ドライドックとは?
どらいどっく
ドライドックとは、船を陸上に引き上げて水を排除した状態で船底の点検・修理・塗装を行うための設備のことです。
ドライドック(Dry dock)とは、船舶の船体下部(船底・プロペラ・舵など)を水上では作業できない部分の点検・修理・清掃・塗装を行うために、船を水のない状態で保持できるよう設計された施設です。
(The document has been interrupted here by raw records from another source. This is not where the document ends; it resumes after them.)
This is an optimization exercise on Yosys and OpenROAD, whose aim is small area, a short achievable clock period and few clock cycles per item, not a production implementation.
Where RTL was checked, it was by simulation tests only, not by an equivalence proof against the original.
For run 2, only the layout was checked, not whether the RTL still works.

==> flow/design.v, too long to show whole: its modules and the start of the top module <==
// module bdb_front: 48 lines
// module bdb_sqacc: 1115 lines
// module bdb_sqacc_c: 1308 lines
// module bdb_sqrt: 65 lines
// module box_distance_bounds_top: 241 lines
module box_distance_bounds_top #(
    parameter int COORD_BITS = 24
) (
    input  logic                               clk,
    input  logic                               rst_n,
    input  logic                               in_valid,
    output logic                               in_stall,
    input  logic signed [COORD_BITS-1:0]       a_low,
    input  logic signed [COORD_BITS-1:0]       a_high,
    input  logic signed [COORD_BITS-1:0]       b_low,
    input  logic signed [COORD_BITS-1:0]       b_high,
    input  logic                               last,
    output logic                               out_valid,
    input  logic                               out_stall,
    output logic [bdb_pkg::SUM_W-1:0]          min_sq_dist,
    output logic [bdb_pkg::SUM_W-1:0]          max_sq_dist,
    output logic [bdb_pkg::ROOT_W-1:0]         min_dist,
    output logic [bdb_pkg::ROOT_W-1:0]         max_dist
);
  // ...
==> flow/run.sh <==
#!/bin/bash
# synth_recipe.tcl (not shown) runs the flow's synth.tcl, then flattens the netlist and writes it again
# the make line also repeats each setting of config.mk as NAME=value (left out here)
make -C /OpenROAD-flow-scripts/flow DESIGN_CONFIG=/design/flow/config.mk WORK_HOME=/design/flow/orfs CLKGATE_MAP_FILE= SYNTH_SCRIPT=/design/flow/synth_recipe.tcl finish
==> flow/config.mk <==
export PLATFORM = sky130hd
export DESIGN_NAME = box_distance_bounds_top
export DESIGN_NICKNAME = box_distance_bounds_top
export VERILOG_FILES = /design/flow/design.v
export SDC_FILE = /design/flow/constraint.sdc
export NUM_CORES = 4
export LEC_CHECK = 0
export CAP_MARGIN = 20
export CORE_MARGIN = 2
export CORE_UTILIZATION = 40
export SETUP_SLACK_MARGIN = 1.5
export SLEW_MARGIN = 20
==> flow/constraint.sdc <==
create_clock -name core_clock -period 9.0 [get_ports {clk}]
set_input_delay 1.8000 -clock core_clock [delete_from_list [all_inputs] [get_ports {clk}]]
set_output_delay 1.8000 -clock core_clock [all_outputs]
set_load 0.01 [all_outputs]
==> impl_metrics.toml, run 1 <==
[synth]
synthCells = 7765
synthFlopType = "edfxtp_1"
synth-compound-area-share = 0.204
async_reset_ff_frac = 0.0202

[timing]
setup_tns_ns = 0

[critical_path]
r2r_start = "min_rem[2]$_DFFE_PP_"
path_buf_inv = 4
startpoint = "min_rem[2]$_DFFE_PP_"

[hold_path]
hold_start = "min_p[27]$_SDFFE_PP0P_"
holdPathStages = 2

[cells_and_area]
clock_buffers = 69
final_common_cell = "inv_1"
multi_input_area_share = 0.692
fin_util = 0.473
top_regs = "max_sum (54), min_sum (54)"
n_all_inverters = 788
clockNetworkAreaShare = 0.0246
num_antenna_cells = 1

[cts]
htree_levels = 2
postCtsHoldBufs = 0

[route]
drcViolationCount = 0

[global_route]
grt_max_degree = 78

[outcome]
status = "timing/DRC/antenna clean"

[place]
dp_cells = 9926
Testbench counts, summed over its fixed seeds: cycles 7,822, items 800.
==> module box_distance_bounds_top, before the edit <==
module box_distance_bounds_top #(
    parameter int COORD_BITS = 24
) (
    input  logic                               clk,
    input  logic                               rst_n,
    input  logic                               in_valid,
    output logic                               in_stall,
    input  logic signed [COORD_BITS-1:0]       a_low,
    input  logic signed [COORD_BITS-1:0]       a_high,
    input  logic signed [COORD_BITS-1:0]       b_low,
    input  logic signed [COORD_BITS-1:0]       b_high,
    input  logic                               last,
    output logic                               out_valid,
    input  logic                               out_stall,
    output logic [bdb_pkg::SUM_W-1:0]          min_sq_dist,
    output logic [bdb_pkg::SUM_W-1:0]          max_sq_dist,
    output logic [bdb_pkg::ROOT_W-1:0]         min_dist,
    output logic [bdb_pkg::ROOT_W-1:0]         max_dist
);
    localparam int SQ_K4    = 2;
    localparam int NB_W     = 4 * SQ_K4;
    localparam int SQ_TOP_W = 6;
    localparam int V_W      = SUM_W - SQ_TOP_W;
    localparam int SQ_CYC   = V_W / NB_W;
    localparam int CNT_W  = 3;
    logic                  a_valid;
    logic                  a_last;
    logic [COORD_BITS-1:0] gap_w;
    logic [COORD_BITS-1:0] span_w;
    logic                  span_c_w;
    logic [COORD_BITS-1:0] gap_reg;
    logic [COORD_BITS-1:0] span_reg;
    logic                  span_c_reg;
    logic             first;
    logic             busy;
    logic             out_valid_reg;
    logic             accept;
    logic             consume;
    logic [CNT_W-1:0] cnt;
    logic [SUM_W-1:0] min_sum;
    logic [SUM_W-1:0] max_sum;
    logic [SUM_W:0]   min_add;
    logic [SUM_W:0]   max_add;
    logic [ROOT_W-1:0] min_root;
    logic [ROOT_W-1:0] max_root;
    logic [ROOT_W:0]   min_rem;
    logic [ROOT_W:0]   max_rem;
    logic [ROOT_W+1:0] min_p;
    logic [ROOT_W+1:0] max_p;
    logic [ROOT_W+1:0] min_p_nx;
    logic [ROOT_W+1:0] max_p_nx;
    logic [ROOT_W-1:0] min_root_nx;
    logic [ROOT_W-1:0] max_root_nx;
    logic [ROOT_W:0]   min_rem_nx;
    logic [ROOT_W:0]   max_rem_nx;
    logic [SUM_W-1:0]  min_sat;
    logic [SUM_W-1:0]  max_sat;
    logic [11:0]       min_top;
    logic [11:0]       max_top;
    logic [NB_W-1:0]   min_nb_reg;
    logic [NB_W-1:0]   max_nb_reg;
    logic [NB_W-1:0]   min_nb;
    logic [NB_W-1:0]   max_nb;
    bdb_front #(
        .COORD_BITS (COORD_BITS)
    ) u_front (
        .a_low  (a_low),
        .a_high (a_high),
        .b_low  (b_low),
        .b_high (b_high),
        .gap    (gap_w),
        .span_m (span_w),
        .span_c (span_c_w)
    );
    assign in_stall = a_valid && (busy || out_valid_reg);
    assign accept   = in_valid && !in_stall;
    assign consume  = a_valid && !busy && !(out_valid_reg && out_stall);
    always_ff @(posedge clk or negedge rst_n)
    begin
        if (!rst_n)
        begin
            a_valid       <= 1'b0;
            first         <= 1'b1;
            busy          <= 1'b0;
            out_valid_reg <= 1'b0;
            cnt           <= '0;
        end
        else
        begin
            if (accept)
            begin
                a_valid <= 1'b1;
            end
            else if (consume)
            begin
                a_valid <= 1'b0;
            end
            if (consume)
            begin
                first <= a_last;
            end
            if (consume && a_last)
            begin
                busy <= 1'b1;
                cnt  <= '0;
            end
            else if (busy)
            begin
                cnt <= cnt + 1'b1;
                if (cnt == CNT_W'(SQ_CYC - 1))
                begin
                    busy          <= 1'b0;
                    out_valid_reg <= 1'b1;
                end
            end
            if (out_valid_reg && !out_stall)
            begin
                out_valid_reg <= 1'b0;
            end
        end
    end
    always_ff @(posedge clk)
    begin
        if (accept)
        begin
            a_last   <= last;
            gap_reg  <= gap_w;
            span_reg   <= span_w;
            span_c_reg <= span_c_w;
        end
    end
    bdb_sqacc u_min_sq (
        .x   (gap_reg),
        .acc (first ? {SUM_W{1'b0}} : min_sum),
        .sum (min_add)
    );
    bdb_sqacc_c u_max_sq (
        .x   (span_reg),
        .c   (span_c_reg),
        .acc (first ? {SUM_W{1'b0}} : max_sum),
        .sum (max_add)
    );
    always_ff @(posedge clk)
    begin
        if (consume)
        begin
            min_sum <= min_sat;
            max_sum <= max_sat;
        end
    end
    assign min_sat = min_add[SUM_W-1:0] | {SUM_W{min_add[SUM_W]}};
    assign max_sat = max_add[SUM_W-1:0] | {SUM_W{max_add[SUM_W]}};
    assign min_nb  = min_nb_reg;
    assign max_nb  = max_nb_reg;
    function automatic logic [11:0] top_root(input logic [5:0] v);
        logic [11:0] t;
        t = '0;
        for (int r = 0; r < 8; r++)
        begin
            for (int e = 0; e <= 2 * r; e++)
            begin
                if (r * r + e < 64 && v == 6'(r * r + e))
                begin
                    t = {3'(r), 4'(e), 5'(3 * r + 1)};
                end
            end
        end
        top_root = t;
    endfunction
    assign min_top = top_root(min_sat[SUM_W-1 -: SQ_TOP_W]);
    assign max_top = top_root(max_sat[SUM_W-1 -: SQ_TOP_W]);
    always_ff @(posedge clk)
    begin
        if (consume && a_last)
        begin
            min_nb_reg <= min_sat[V_W-1 -: NB_W];
            max_nb_reg <= max_sat[V_W-1 -: NB_W];
        end
        else if (busy)
        begin
            min_nb_reg <= '0;
            max_nb_reg <= '0;
            for (int c = 0; c < SQ_CYC - 1; c++)
            begin
                if (cnt == CNT_W'(c))
                begin
                    min_nb_reg <= min_sum[V_W - NB_W*(c + 1) - 1 -: NB_W];
                    max_nb_reg <= max_sum[V_W - NB_W*(c + 1) - 1 -: NB_W];
                end
            end
        end
    end
    bdb_sqrt #(
        .K4 (SQ_K4)
    ) u_min_root (
        .root_in  (min_root),
        .p_in     (min_p),
        .rem_in   (min_rem),
        .nibbles  (min_nb),
        .root_out (min_root_nx),
        .p_out    (min_p_nx),
        .rem_out  (min_rem_nx)
    );
    bdb_sqrt #(
        .K4 (SQ_K4)
    ) u_max_root (
        .root_in  (max_root),
        .p_in     (max_p),
        .rem_in   (max_rem),
        .nibbles  (max_nb),
        .root_out (max_root_nx),
        .p_out    (max_p_nx),
        .rem_out  (max_rem_nx)
    );
    always_ff @(posedge clk)
    begin
        if (consume && a_last)
        begin
            min_root <= ROOT_W'(min_top[11:9]);
            max_root <= ROOT_W'(max_top[11:9]);
            min_rem  <= (ROOT_W + 1)'(min_top[8:5]);
            max_rem  <= (ROOT_W + 1)'(max_top[8:5]);
            min_p    <= (ROOT_W + 2)'(min_top[4:0]);
            max_p    <= (ROOT_W + 2)'(max_top[4:0]);
        end
        else if (busy)
        begin
            min_root <= min_root_nx;
            max_root <= max_root_nx;
            min_rem  <= min_rem_nx;
            max_rem  <= max_rem_nx;
            min_p    <= min_p_nx;
            max_p    <= max_p_nx;
        end
    end
    assign out_valid   = out_valid_reg;
    assign min_sq_dist = min_sum;
    assign max_sq_dist = max_sum;
    assign min_dist    = min_root;
    assign max_dist    = max_root;
endmodule
==> run 2: changes to the inputs <==
--- a/flow/design.v
+++ b/flow/design.v
@@ -2566,7 +2566,7 @@
     localparam int SQ_TOP_W = 6;
     localparam int V_W      = SUM_W - SQ_TOP_W;
     localparam int SQ_CYC   = V_W / NB_W;
-    localparam int CNT_W  = 3;
+    localparam int CNT_W  = $clog2(SQ_CYC + 1);
     logic                  a_valid;
     logic                  a_last;
     logic [COORD_BITS-1:0] gap_w;
==> run 2 against run 1 <==
Die area is the same. Via count did not move. Synthesized cell count did not move. Core utilization did not move. Critical path type unchanged. Largest cell class unchanged. Highest routed layer unchanged.
==> impl_metrics.toml, run 2 <==
[place]
gp_congestion = 0.973
port_buffers = 264
dp_cells = 9926
dp_hpwl_um = 180000

[cts]
clk_path_buf_depth = 3
cts_buffers = 54
path_clk_slew_ns = 0.06
clock-sinks = 347
htree_levels = 2
ctsRootBufferMaster = "clkbuf_16"
cts_tree = "built"
worstSkewPairLatency_ns = 0.69

[route]
drcViolationCount = 0
wl_per_cell_um = 22.7
wl_um = 233000
viasPerCell = 5.84
dr.pass1.iters = 8
drtAntennaViolNets = 0
drt_iter0_drc = 4931
vias = 59800

[timing]
setup_viol = 0
max_freq_mhz = 136
hold_viol = 0
drv_slew = 0
finClkSkew_ns = 0.0476
fin_crit_ns = 7.33
slew_headroom = 0.293
fin_crit_sh = 0.814
worst_slew_pin_slew_ns = 1.06
setup_tns_ns = 0
rsz0062_at_grt = "true"

[cells_and_area]
fin_nets = 9364
fin_cells = 10200
n_fill_cell = 15100
fin_util = 0.473
final_common_cell = "inv_1"
final_cell_mix = "763 x inv_1, 749 x nand2_1, 584 x ha_1, 511 x fa_1, 464 x and2_1"
top_regs = "max_sum (54), min_sum (54)"
syn_to_final_growth_pct = 17.5
drive_above_1_share = 0.109

[global_route]
grt_pass1_vias = 58500
grt_max_degree = 78
grt_pass1_wl_um = 349000
grt_antenna_before_repair = 4
grt_usage = 0.281
grt_overflow_total = 0

[synth]
synth_common_cells = "781 x inv_1, 754 x nand2_1, 610 x ha_1"
yosysTopAreaCell = "fa_1"
synth.most_common_cell = "inv_1"
synth_warnings = 12
synthFlopType = "edfxtp_1"
async_reset_ff_frac = 0.0202
syn-num-nets = 8989
yosys-top-cells-area = "fa_1 16%, ha_1 12%, edfxtp_1 9.4%"
synthDistinctLibCells = 112
yosysSeqAreaShare = 0.143
syn_area_per_cell_um2 = 8.07
synth-edff-count = 196
ys_seq_elements = 347
synthCells = 7765
yosys.area.top_type_share = 0.164
syn-cell-area_um2 = 62700

[floorplanning]
placementRows = 145
boundaryPins = 265
fp.dieH_um = 400
start_util = 0.402
die_area_um2 = 160000
core_um2 = 156000
die_w_um = 400

[run]
maxCapViolations = 0

[critical_path]
cp-start-kind = "flop"
critical_path.max_fanout = 6
crit_family = "compound AO/OA/AOI/OAI gates"
worstPathRequired_ns = 9.36
crit_arrival_ns = 7.69
worstSetupPathType = "reg2reg"
max_stage_delay_ns = 0.54
slowest_stage = "edfxtp_1"
path_buf_inv = 4
worst_setup_path_end_kind = "flop"

[hold_path]
hold_path.class = "reg2reg"

[outcome]
status = "timing/DRC/antenna clean"
run 2: cell counts after synthesis:
No cell type changed its count.
run 2: final timing paths:
path / end / slack, ns / cells past startpoint / start
setup / recovery: min_rem[0]$_DFFE_PP_ / 1.67 / 30 / min_rem[2]$_DFFE_PP_
hold / removal: min_p[27]$_SDFFE_PP0P_ / 0.47 / 2 / min_p[27]$_SDFFE_PP0P_
setup reg to reg: min_rem[0]$_DFFE_PP_ / 1.67 / 30 / min_rem[2]$_DFFE_PP_
hold reg to reg: min_p[27]$_SDFFE_PP0P_ / 0.47 / 2 / min_p[27]$_SDFFE_PP0P_
max in group asynchronous: busy$_DFF_PN0_ / 7.00 / 1 / rst_n
min in group asynchronous: busy$_DFF_PN0_ / 1.52 / 1 / rst_n
run 2: cell families (layout without fill, tap and decap cells):
| family | count (synthesis) | count (layout) | synth area share |
|---|---|---|---|
| and+or+nand+nor | 2607 | 2607 | 0.212 |
| AOI/OAI and AO/OA | 1951 | 1951 | 0.204 |
| buffers and inverters | 1172 | 1590 | 0.0744 |
| adders and majority gates | 1123 | 1123 | 0.286 |
| xor gates and xnor gates | 492 | 492 | 0.0690 |
| DFF | 347 | 347 | 0.143 |
| muxes | 73 | 73 | 0.0119 |
| other | 0 | 1 | 0 |
run 2: final cells by class:
cell class | count | area [um^2] | share of cell area
clock buffer | 69 | 1480 | 0.0201
timing repair buffer | 703 | 6390 | 0.0867
antenna | 1 | 2.50 | 0.0000340
clock inverter | 30 | 334 | 0.00454
sequential | 347 | 8950 | 0.122
inverter | 788 | 2980 | 0.0404
tap | 2058 | 2570 | 0.0350
multi-input combinational | 6246 | 50900 | 0.692
run 2: per-stage QoR:
step | setup WS [ns] | hold WS [ns] | area [um^2]
detailed placement | 0.452 | 0.472 | 68100
global placement | 0.437 | 0.459 | 68100
finish | 1.67 | 0.473 | 73600
CTS | 1.49 | 0.485 | 71600
floorplan | 1.38 | 0.440 | 62700
global route | 1.41 | 0.502 | 73600
run 2: metal layers:
layer	GRT usage	vias up	routed length, um
li1	-	27800	-
met1	0.364	29000	96700
met2	0.467	2477	109000
met3	0.0386	508	16500
met4	0.120	2	10800
met5	0	-	10
run 2: worst register-to-register path, delay by kind of cell (launching register included):
family	cells	cell delay (ns)
AOI/OAI and AO/OA	19	4.11
xor gates and xnor gates	1	0.17
adders and majority gates	2	0.82
buffers and inverters	4	0.64
DFF	1	0.54
and+or+nand+nor	4	0.78
run 2: repair_timing:
action                     4_1_cts  5_1_grt
pin swaps                       30       96
gates resized for setup        129      265
hold endpoints to repair         0        0
gates cloned                     0        5
setup endpoints to repair      210      157
setup buffers                  127       84
hold buffers                     0        0
==> run 3: changes to the inputs <==
--- a/flow/design.v
+++ b/flow/design.v
@@ -2566,7 +2566,7 @@
     localparam int SQ_TOP_W = 6;
     localparam int V_W      = SUM_W - SQ_TOP_W;
     localparam int SQ_CYC   = V_W / NB_W;
-    localparam int CNT_W  = $clog2(SQ_CYC + 1);
+    localparam int CNT_W  = 3;
     logic                  a_valid;
     logic                  a_last;
     logic [COORD_BITS-1:0] gap_w;
--- a/flow/config.mk
+++ b/flow/config.mk
@@ -7,6 +7,6 @@
 export LEC_CHECK = 0
 export CAP_MARGIN = 20
 export CORE_MARGIN = 2
-export CORE_UTILIZATION = 40
+export CORE_UTILIZATION = 55
 export SETUP_SLACK_MARGIN = 1.5
 export SLEW_MARGIN = 20
==> run 3 against run 2 <==
First-iteration DRC count increased by 12%. Sequential share of layout area rose by 0.065 points. Highest routed layer unchanged. Fmax down 4.5%. Worst hold slack lost 0.0041 ns. Flip-flop and latch count unchanged. Worst setup slack lost 0.34 ns. Largest cell class unchanged. Critical path depth is 2 lower. Synthesized area unchanged. Core utilization grew 18 points. Synthesized cell count did not move. Register-to-register slack got worse by 0.34 ns.
==> impl_metrics.toml, run 3 <==
[timing]
max_freq_mhz = 130
worst_slew_pin_slew_ns = 1.19
slew_headroom = 0.210
setup_viol = 0
fin_crit_ns = 7.67
drv_slew = 0
fin_crit_sh = 0.853
rsz0062_at_grt = "true"
hold_viol = 0
finClkSkew_ns = 0.0461
setup_tns_ns = 0

[run]
maxCapViolations = 0

[cells_and_area]
fin_nets = 9379
final_cell_mix = "761 x inv_1, 744 x nand2_1, 578 x ha_1, 511 x fa_1, 461 x and2_1"
fin_cells = 9697
drive_above_1_share = 0.116
top_regs = "max_sum (54), min_sum (54)"
fin_area_um2 = 73300
syn_to_final_growth_pct = 16.9
final_common_cell = "inv_1"
fin_util = 0.649

[critical_path]
path_buf_inv = 7
crit_family = "adder cells"
worst_setup_path_end_kind = "flop"
worstSetupPathType = "reg2reg"
worst-r2r-cell-count = 28
cpMostUsedCell = "fa_1"
slowest_stage = "fa_1"
critical_path.max_fanout = 6
cp-start-kind = "flop"
critical_path_depth = 28
max_stage_delay_ns = 0.59
crit_arrival_ns = 8.04
worstPathRequired_ns = 9.37

[route]
vias = 60300
drcViolationCount = 0
viasPerCell = 6.22
drt_iter0_drc = 5512
wl_um = 226000
dr.pass1.iters = 7
wl_per_cell_um = 23.3
drtAntennaViolNets = 0

[global_route]
grt_overflow_total = 0
grt_max_degree = 76
grt_pass1_wl_um = 339000
grt_pass1_vias = 58300
grt_antenna_before_repair = 3
grt_usage = 0.372

[synth]
synth-compound-area-share = 0.204
syn-cell-area_um2 = 62700
synthFlopType = "edfxtp_1"
synth_common_cells = "781 x inv_1, 754 x nand2_1, 610 x ha_1"
synthMuxAreaShare = 0.0119
syn_area_per_cell_um2 = 8.07
ys_seq_elements = 347
syn-num-nets = 8989
yosys-top-cells-area = "fa_1 16%, ha_1 12%, edfxtp_1 9.4%"
yosys.area.top_type_share = 0.164
synth_warnings = 12
yosysSeqAreaShare = 0.143
synthDistinctLibCells = 112
synth_top_family_by_area = "adder cells"
yosysTopAreaCell = "fa_1"
synth-simple-area-share = 0.212
synthCells = 7765
synth-edff-count = 196
yosys.area_share.xor_xnor = 0.0690
async_reset_ff_frac = 0.0202
synth-adder-area-share = 0.286
synth.most_common_cell = "inv_1"

[floorplanning]
start_util = 0.556
die_area_um2 = 117000
core_um2 = 113000
die_w_um = 342
placementRows = 123
boundaryPins = 265
fp.dieH_um = 342

[place]
dp_cells = 9361
port_buffers = 264
dp_hpwl_um = 170000
dpl-instance-area_um2 = 67300
gp_congestion = 0.994

[cts]
htree_levels = 2
postCtsHoldBufs = 0
ctsRootBufferMaster = "clkbuf_16"
clk_path_buf_depth = 3
clock-sinks = 347
path_clk_slew_ns = 0.06
cts_buffers = 48
worstSkewPairLatency_ns = 0.70
cts_tree = "built"

[hold_path]
holdPathStages = 2
hold_path.class = "reg2reg"

[outcome]
status = "timing/DRC/antenna clean"
[run 3: cell counts after synthesis]
No cell type changed its count.
[run 3: area by class of cell]
class | count | area, um^2
Antenna cell | 2 | 5.00
Inverter | 788 | 2980
Clock inverter | 31 | 414
Timing Repair Buffer | 724 | 6570
Clock buffer | 59 | 1250
Multi-Input combinational cell | 6246 | 51200
Tap cell | 1500 | 1880
Fill cell | 9742 | 39500
Sequential cell | 347 | 8950
[run 3: worst min-delay path: cells and delay by family, from the launching register on]
family / cells / cell delay, ns
DFF: 1 / 0.32
and+or+nand+nor: 2 / 0.12
[run 3: per-layer routing]
layer / GRT usage / part of all wire
met1: 0.480 / 0.40
met2: 0.604 / 0.46
met3: 0.0601 / 0.080
met4: 0.186 / 0.059
met5: 0 / 0.000058
[run 3: path summary, 6_finish.rpt]
kind | from | slack, ns | to
setup / recovery | span_reg[2]$_DFFE_PP_ | 1.33 | max_root[0]$_DFFE_PP_
hold / removal | min_p[27]$_SDFFE_PP0P_ | 0.47 | min_p[27]$_SDFFE_PP0P_
setup reg to reg | span_reg[2]$_DFFE_PP_ | 1.33 | max_root[0]$_DFFE_PP_
hold reg to reg | min_p[27]$_SDFFE_PP0P_ | 0.47 | min_p[27]$_SDFFE_PP0P_
max in group asynchronous | rst_n | 6.97 | busy$_DFF_PN0_
min in group asynchronous | rst_n | 1.52 | out_valid_reg$_DFFE_PN0P_
[run 3: per-stage QoR]
step	hold WS [ns]	worst slack (ns)
finish	0.469	1.33
global route	0.495	1.18
CTS	0.471	1.48
detailed placement	0.459	0.428
global placement	0.462	0.281
floorplan	0.440	1.38
[run 3: cells by family (layout without fill, tap and decap cells)]
logic type / after synthesis / in the layout
other: 0 / 2
adder cells (fa/ha/maj): 1123 / 1123
flip-flops: 347 / 347
AO/OA/AOI/OAI: 1951 / 1951
multiplexers: 73 / 73
AND/OR/NAND/NOR: 2607 / 2607
buffers and inverters: 1172 / 1602
XOR/XNOR: 492 / 492
[run 3: timing repair]
| action | 4_1_cts | 5_1_grt |
|---|---|---|
| pin swaps | 40 | 130 |
| gates resized for setup | 149 | 320 |
| gates cloned | 1 | 6 |
| endpoints found under the setup margin | 197 | 191 |
| setup buffers | 141 | 96 |
Testbench counts of run 3, summed over its fixed seeds: cycles 7,822, items 800.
「乾ドック」や「乾船渠(かんせんきょ)」とも呼ばれます。
構造と利用の流れ
一般的なドライドック(グレービングドック型)の手順は以下の通りです。
- ドック内に海水を引き込んで水位を上げ、船を引き込む
- 入口の扉(ドックゲート)を閉じる
- ポンプで水を排水し、船体が台座(キールブロック)に乗るように固定する
- 船底が完全に露出した状態で作業を行う
- 作業完了後、再び注水して船を出航させる
種類
ドライドックにはいくつかの種類があります。
- グレービングドック:地面に掘り込まれた最もオーソドックスな形式
- フローティングドック:水に浮かぶ構造体を沈降・浮上させる方式で移動可能
- シンクロリフト:プラットフォームで船を直接引き上げる方式
重要性
大型船舶は定期的な船底点検・フジツボや海藻の除去・防汚塗料の塗り替えが義務付けられており、ドライドックはそのための必須インフラです。造船・海運業において欠かせない設備であり、港湾都市の造船所に設けられています。
使い方・例文
大型タンカーや客船は数年に一度、ドライドックに入渠して船底の防汚塗装や推進システムのメンテナンスを受けることが国際海事条約で義務付けられています。